もう5年ほど前になるだろうか。ある日思い立ち、勇気を出して映画館に一人で映画を見に行った。入場券を買い開演前のシアターに入ると、なるほど人気作品とだけあってなかなかの混雑具合である。一人での映画鑑賞など経験が少なく、不慣れであった私は人混みのなか指定された席にそそくさと座り込んだ。開演まであと5分か。思えば近年の忙しない世の中で、ただ何もせず黙って何かを待つなんて貴重で贅沢だよななどと不意に思いを巡らせる。ふと横に視線をやると、右隣に座っている女性はポップコーンの容器を抱え、今か今かと開演を待っていた。
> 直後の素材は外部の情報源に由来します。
### src/rtl/qpc_quad_step.sv
// 4x quadrature step decoder. It compares the filtered phase pair with the pair
// seen on the previous cycle. Assumes a and b are already clean and synchronous.
module qpc_quad_step (
    input  logic clk,
    input  logic rst_n,
    input  logic a,
    input  logic b,
    output logic step_up,
    output logic step_dn,
    output logic illegal
);
    import qpc_pkg::*;

    logic [1:0] prev_q;
    logic [1:0] delta;

    // Remember the last phase pair.
    always_ff @(posedge clk) begin
        if (!rst_n) prev_q <= 2'b00;
        else        prev_q <= {a, b};
    end

    // Classify the position difference modulo 4.
    always_comb begin
        delta   = gray_pos({a, b}) - gray_pos(prev_q);
        step_up = (delta == 2'd1);
        step_dn = (delta == 2'd3);
        illegal = (delta == 2'd2);
    end
endmodule

### src/rtl/quad_pos_counter.sv
// Top of the quadrature position counter: count, preload, capture, compare and
// the register port. Assumes one clock domain. Reads are combinational, and a
// strobed read of the capture register clears capture-valid.
module quad_pos_counter #(
    parameter int CNT_W       = 32,
    parameter int SYNC_STAGES = 2
) (
    input  logic             clk,
    input  logic             rst_n,
    input  logic             enc_a,
    input  logic             enc_b,
    input  logic             cap_in,
    input  logic             bus_wr,
    input  logic             bus_rd,
    input  logic [1:0]       bus_addr,
    input  logic [CNT_W-1:0] bus_wdata,
    output logic [CNT_W-1:0] bus_rdata,
    output logic             cmp_evt
);
    import qpc_pkg::*;

    localparam int NIN = 3;

    logic [NIN-1:0]   raw, clean;
    logic             step_up, step_dn, illegal;
    logic [CNT_W-1:0] cnt_q, cnt_next, cap_q, cmp_q, cmp_next;
    logic             cap_fall_q, err_q, hit_q, cap_valid_q, cap_prev_q, cmp_pulse_q;
    logic             wr_pos, wr_cmp, wr_ctl, rd_cap, cap_fire, cnt_moves, arrive;

    assign raw = {cap_in, enc_b, enc_a};

    qpc_cond #(.N(NIN), .SYNC_STAGES(SYNC_STAGES)) u_cond (
        .clk   (clk),
        .rst_n (rst_n),
        .raw   (raw),
        .clean (clean)
    );

    qpc_quad_step u_step (
        .clk     (clk),
        .rst_n   (rst_n),
        .a       (clean[0]),
        .b       (clean[1]),
        .step_up (step_up),
        .step_dn (step_dn),
        .illegal (illegal)
    );

    // Decode the register strobes.
    always_comb begin
        wr_pos = bus_wr && (bus_addr == REG_POS);
        wr_cmp = bus_wr && (bus_addr == REG_CMP);
        wr_ctl = bus_wr && (bus_addr == REG_CTL);
        rd_cap = bus_rd && (bus_addr == REG_CAP);
    end

    // Next count: a preload takes priority over a step.
    always_comb begin
        if (wr_pos)       cnt_next = bus_wdata;
        else if (step_up) cnt_next = cnt_q + 1'b1;
        else if (step_dn) cnt_next = cnt_q - 1'b1;
        else              cnt_next = cnt_q;
        cmp_next  = wr_cmp ? bus_wdata : cmp_q;
        cnt_moves = (cnt_next != cnt_q);
        arrive    = cnt_moves && (cnt_next == cmp_next);
        cap_fire  = cap_fall_q ? (cap_prev_q && !clean[2]) : (!cap_prev_q && clean[2]);
    end

    // Count, compare value and compare event.
    always_ff @(posedge clk) begin
        if (!rst_n) begin
            cnt_q       <= '0;
            cmp_q       <= '0;
            cmp_pulse_q <= 1'b0;
        end else begin
            cnt_q       <= cnt_next;
            cmp_q       <= cmp_next;
            cmp_pulse_q <= arrive;
        end
    end

    // Capture register and its valid flag; a new capture wins over a clearing read.
    always_ff @(posedge clk) begin
        if (!rst_n) begin
            cap_q       <= '0;
            cap_valid_q <= 1'b0;
            cap_prev_q  <= 1'b0;
        end else begin
            cap_prev_q <= clean[2];
            if (cap_fire) begin
                cap_q       <= cnt_q;
                cap_valid_q <= 1'b1;
            end else if (rd_cap) begin
                cap_valid_q <= 1'b0;
            end
        end
    end

    // Control bit and sticky flags; setting wins over a clear in the same cycle.
    always_ff @(posedge clk) begin
        if (!rst_n) begin
            cap_fall_q <= 1'b0;
            err_q      <= 1'b0;
            hit_q      <= 1'b0;
        end else begin
            if (wr_ctl) cap_fall_q <= bus_wdata[CTL_CAP_FALL];
            if (illegal)                             err_q <= 1'b1;
            else if (wr_ctl && bus_wdata[CTL_ERR])   err_q <= 1'b0;
            if (arrive)                              hit_q <= 1'b1;
            else if (wr_ctl && bus_wdata[CTL_HIT])   hit_q <= 1'b0;
        end
    end

    // Read multiplexer.
    always_comb begin
        bus_rdata = '0;
        case (bus_addr)
            REG_POS: bus_rdata = cnt_q;
            REG_CAP: bus_rdata = cap_q;
            REG_CMP: bus_rdata = cmp_q;
            default: begin
                bus_rdata[CTL_CAP_FALL] = cap_fall_q;
                bus_rdata[CTL_ERR]      = err_q;
                bus_rdata[CTL_HIT]      = hit_q;
                bus_rdata[CTL_CAPVAL]   = cap_valid_q;
            end
        endcase
    end

    assign cmp_evt = cmp_pulse_q;
endmodule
そういえばドリンクばかりに意識が行ってフードを買い損ねてしまった。変な緊張感からかドリンクも減りが早い。次回からは私もフードを準備しておこうと反省した、その時だった。右隣の女性がポップコーンを座席の下へ大量にぶちまけた。私も「うおっ」と思わず声に出ていたかもしれない。女性が自分で零したポップコーンを拾おうと試みるも前の座席との間隔が狭くうまくいかない様子。(ちなみに私は見ず知らずの人間と一緒にポップコーンを拾ってあげられるほど対人スキルに長けていない。)そして響き渡る開演のブザーと、落ちる照明。結局、女性は終演までずっと気が気じゃない様子で暗闇のなかポップコーンを拾い集めていた。もちろん隣の私も終始気が気じゃない。結局、あのとき観た映画は何だったろうか。女性が食べていたポップコーンがキャラメル風味だったのは確かに記憶に残っているのだが。
#ずっと隣で
「もっと知りたい!」と少年少女たちが探究心に身を任せ、昆虫を飼ってみたり、辞書を捲ったりしている光景はとても微笑ましい。だが、大人の立場からその様子を見ると、私は少し切なさに似た感情を覚えてしまう。とことん知った先にあるのは実につまらない科学現象だったり、一部の人間の都合で造られたシステムでしかなかったりするのだ。子供たちが夢を見るほど、彼らのまだ知らない現実世界はそこまで幻想に満ち溢れていない。「知りたい」という気持ちには常に現実と向き合うための『覚悟』が伴うのだ。これから探究を始めようとしている若者には少々辛辣な文章になってしまったかもしれない。しかし、「もっと知りたい」ことを知り尽くした果ての貴方は、今よりももっと現実に向き合うことのできる逞しい大人へと成長していることだろう。
#もっと知りたい
平穏......平らで穏やかな日常などあってたまるものか。ドライブで例えるなら、晴れた日にコンクリートでできた平坦な道路をただひたすら無難に走るだけの所業だろう。僕が運転手ならあえてアクセルを強く踏むね。そうして他の誰よりも早く目的地へ着こうとするだろう。それが明日や明後日、ゆくゆくはその遥か先の未来を豊かにするための礎となるのだから。僕にとって平穏とは好機だ。今日も僕はアクセルを踏むよ。ーーーこうして彼のエンジンは、日に日に寿命へと近づいてゆくのであった。